$ cat config.mk
export PLATFORM = sky130hd
export DESIGN_NAME = fp_sysreg_bank
export DESIGN_NICKNAME = d
export VERILOG_FILES = /design/src/rtl/fpsr_pkg.sv /design/src/rtl/fpsr_decode.sv /design/src/rtl/fpsr_access.sv /design/src/rtl/fpsr_store.sv /design/src/rtl/fp_sysreg_bank.sv
export SDC_FILE = /design/constraint.sdc
export NUM_CORES = 1
export LEC_CHECK = 0
export ABC_CLOCK_PERIOD_IN_PS = 3700
export BUFFER_PORTS_ARGS = -buffer_cell sky130_fd_sc_hd__buf_2
export CAP_MARGIN = 10
export CORE_ASPECT_RATIO = 0.8
export CORE_UTILIZATION = 55
export DETAILED_ROUTE_END_ITERATION = 16
export MAX_ROUTING_LAYER = met4
export PLACE_DENSITY = 0.79
export SYNTH_ARGS = -nofsm -noshare
export SYNTH_HDL_FRONTEND = slang
export SYNTH_SLANG_ARGS = --single-unit
$ cat constraint.sdc
create_clock -name clk -period 3.7 [get_ports clk]
set_clock_uncertainty 0.2 [all_clocks]
set_input_delay 0.37 -clock clk [delete_from_list [all_inputs] [get_ports clk]]
set_output_delay 0.37 -clock clk [all_outputs]
set_load 0.1 [all_outputs]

- **YOUR ASSIGNMENT**
Here the answer is the exact run of lines above, from the line with "export LEC_CHECK = 0" down to the last, and nothing else.

- **ANSWER SECTION**
export LEC_CHECK = 0
export ABC_CLOCK_PERIOD_IN_PS = 3700
export BUFFER_PORTS_ARGS = -buffer_cell sky130_fd_sc_hd__buf_2
export CAP_MARGIN = 10
export CORE_ASPECT_RATIO = 0.8
export CORE_UTILIZATION = 55
export DETAILED_ROUTE_END_ITERATION = 16
export MAX_ROUTING_LAYER = met4
export PLACE_DENSITY = 0.79
export SYNTH_ARGS = -nofsm -noshare
export SYNTH_HDL_FRONTEND = slang
export SYNTH_SLANG_ARGS = --single-unit
$ cat constraint.sdc
create_clock -name clk -period 3.7 [get_ports clk]
set_clock_uncertainty 0.2 [all_clocks]
set_input_delay 0.37 -clock clk [delete_from_list [all_inputs] [get_ports clk]]
set_output_delay 0.37 -clock clk [all_outputs]
set_load 0.1 [all_outputs]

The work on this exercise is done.